▶ _What the task requires_
What you return must match every record word for word.

━━━━━━

## src/rtl/dnd_pkg.sv

```systemverilog
package dnd_pkg;

  localparam logic [7:0] PTR_MARK = 8'hc0;
  localparam logic [7:0] LOW_SIX  = 8'h3f;
  localparam logic [7:0] DOT_CHAR = 8'h2e;
  localparam int         PTR_W    = 14;
  localparam logic       FUNC_LOAD   = 1'b0;
  localparam logic       FUNC_DECODE = 1'b1;

  typedef struct packed {
    logic       func;
    logic [7:0] data_byte;
    logic       last_byte;
    logic [8:0] start_offset;
  } in_word_t;

  typedef struct packed {
    logic [63:0] name_chars;
    logic [3:0]  char_count;
    logic        last_chunk;
    logic        status;
    logic [9:0]  next_offset;
  } out_word_t;

  typedef struct packed {
    logic     vld;
    in_word_t word;
  } queue_t;

endpackage

```

## src/rtl/dnd_front.sv

```systemverilog
module dnd_front (
  input  logic              clk,
  input  logic              rst_n,
  input  logic              in_valid,
  output logic              in_stall,
  input  dnd_pkg::in_word_t in_word,
  output dnd_pkg::queue_t   q,
  input  logic              q_pop
);
  import dnd_pkg::*;

  in_word_t   fifo_r [4];
  logic [1:0] wp_r, wp_nxt, rp_r, rp_nxt;
  logic [2:0] cnt_r, cnt_nxt;
  logic       push, pop;

  assign in_stall = (cnt_r == 3'd4);
  assign push     = in_valid && !in_stall;
  assign pop      = q_pop && (cnt_r != 3'd0);
  assign q.vld    = (cnt_r != 3'd0);
  assign q.word   = fifo_r[rp_r];

  always_comb begin
    wp_nxt  = push ? wp_r + 2'd1 : wp_r;
    rp_nxt  = pop ? rp_r + 2'd1 : rp_r;
    cnt_nxt = cnt_r + {2'b0, push} - {2'b0, pop};
  end

  always_ff @(posedge clk) begin
    if (!rst_n) begin
      wp_r  <= '0;
      rp_r  <= '0;
      cnt_r <= '0;
    end else begin
      wp_r  <= wp_nxt;
      rp_r  <= rp_nxt;
      cnt_r <= cnt_nxt;
    end
  end

  always_ff @(posedge clk) begin
    if (push) fifo_r[wp_r] <= in_word;
  end

endmodule

```
<file path="config.mk">
export PLATFORM = sky130hd
export DESIGN_NAME = keypad_code_lock_core
export DESIGN_NICKNAME = d
export VERILOG_FILES = /design/src/hw/rtl/kcl_pkg.sv /design/src/hw/rtl/kcl_scan_decode.sv /design/src/hw/rtl/kcl_entry_ctrl.sv /design/src/hw/rtl/keypad_code_lock_core.sv
export VERILOG_INCLUDE_DIRS = /design/src /design/src/hw/rtl
export SDC_FILE = /design/constraint.sdc
export NUM_CORES = 1
export LEC_CHECK = 0
export BUFFER_PORTS_ARGS = -buffer_cell sky130_fd_sc_hd__buf_4
export CAP_MARGIN = 0
export CORE_UTILIZATION = 59
export CTS_BUF_LIST = sky130_fd_sc_hd__clkbuf_2
export DETAILED_ROUTE_END_ITERATION = 10
export PLACE_DENSITY = 0.82
export SETUP_SLACK_MARGIN = 0.4
export SLEW_MARGIN = 10
export SYNTH_ARGS = -nofsm -noshare
export SYNTH_HDL_FRONTEND = slang
export SYNTH_HIERARCHICAL = 1
export SYNTH_SLANG_ARGS = --single-unit
</file>
<file path="constraint.sdc">
create_clock -name clock -period 3.04 [get_ports clock]
set_clock_uncertainty 0.05 [all_clocks]
set_input_delay 0.304 -clock clock [delete_from_list [all_inputs] [get_ports clock]]
set_output_delay 0.304 -clock clock [all_outputs]
set_load 0.05 [all_outputs]
</file>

━━━━━━

▶ _Reply_
## src/rtl/dnd_pkg.sv

```systemverilog
package dnd_pkg;

  localparam logic [7:0] PTR_MARK = 8'hc0;
  localparam logic [7:0] LOW_SIX  = 8'h3f;
  localparam logic [7:0] DOT_CHAR = 8'h2e;
  localparam int         PTR_W    = 14;
  localparam logic       FUNC_LOAD   = 1'b0;
  localparam logic       FUNC_DECODE = 1'b1;

  typedef struct packed {
    logic       func;
    logic [7:0] data_byte;
    logic       last_byte;
    logic [8:0] start_offset;
  } in_word_t;

  typedef struct packed {
    logic [63:0] name_chars;
    logic [3:0]  char_count;
    logic        last_chunk;
    logic        status;
    logic [9:0]  next_offset;
  } out_word_t;

  typedef struct packed {
    logic     vld;
    in_word_t word;
  } queue_t;

endpackage

```

## src/rtl/dnd_front.sv

```systemverilog
module dnd_front (
  input  logic              clk,
  input  logic              rst_n,
  input  logic              in_valid,
  output logic              in_stall,
  input  dnd_pkg::in_word_t in_word,
  output dnd_pkg::queue_t   q,
  input  logic              q_pop
);
  import dnd_pkg::*;

  in_word_t   fifo_r [4];
  logic [1:0] wp_r, wp_nxt, rp_r, rp_nxt;
  logic [2:0] cnt_r, cnt_nxt;
  logic       push, pop;

  assign in_stall = (cnt_r == 3'd4);
  assign push     = in_valid && !in_stall;
  assign pop      = q_pop && (cnt_r != 3'd0);
  assign q.vld    = (cnt_r != 3'd0);
  assign q.word   = fifo_r[rp_r];

  always_comb begin
    wp_nxt  = push ? wp_r + 2'd1 : wp_r;
    rp_nxt  = pop ? rp_r + 2'd1 : rp_r;
    cnt_nxt = cnt_r + {2'b0, push} - {2'b0, pop};
  end

  always_ff @(posedge clk) begin
    if (!rst_n) begin
      wp_r  <= '0;
      rp_r  <= '0;
      cnt_r <= '0;
    end else begin
      wp_r  <= wp_nxt;
      rp_r  <= rp_nxt;
      cnt_r <= cnt_nxt;
    end
  end

  always_ff @(posedge clk) begin
    if (push) fifo_r[wp_r] <= in_word;
  end

endmodule

```
<file path="config.mk">
export PLATFORM = sky130hd
export DESIGN_NAME = keypad_code_lock_core
export DESIGN_NICKNAME = d
export VERILOG_FILES = /design/src/hw/rtl/kcl_pkg.sv /design/src/hw/rtl/kcl_scan_decode.sv /design/src/hw/rtl/kcl_entry_ctrl.sv /design/src/hw/rtl/keypad_code_lock_core.sv
export VERILOG_INCLUDE_DIRS = /design/src /design/src/hw/rtl
export SDC_FILE = /design/constraint.sdc
export NUM_CORES = 1
export LEC_CHECK = 0
export BUFFER_PORTS_ARGS = -buffer_cell sky130_fd_sc_hd__buf_4
export CAP_MARGIN = 0
export CORE_UTILIZATION = 59
export CTS_BUF_LIST = sky130_fd_sc_hd__clkbuf_2
export DETAILED_ROUTE_END_ITERATION = 10
export PLACE_DENSITY = 0.82
export SETUP_SLACK_MARGIN = 0.4
export SLEW_MARGIN = 10
export SYNTH_ARGS = -nofsm -noshare
export SYNTH_HDL_FRONTEND = slang
export SYNTH_HIERARCHICAL = 1
export SYNTH_SLANG_ARGS = --single-unit
</file>
<file path="constraint.sdc">
create_clock -name clock -period 3.04 [get_ports clock]
set_clock_uncertainty 0.05 [all_clocks]
set_input_delay 0.304 -clock clock [delete_from_list [all_inputs] [get_ports clock]]
set_output_delay 0.304 -clock clock [all_outputs]
set_load 0.05 [all_outputs]
</file>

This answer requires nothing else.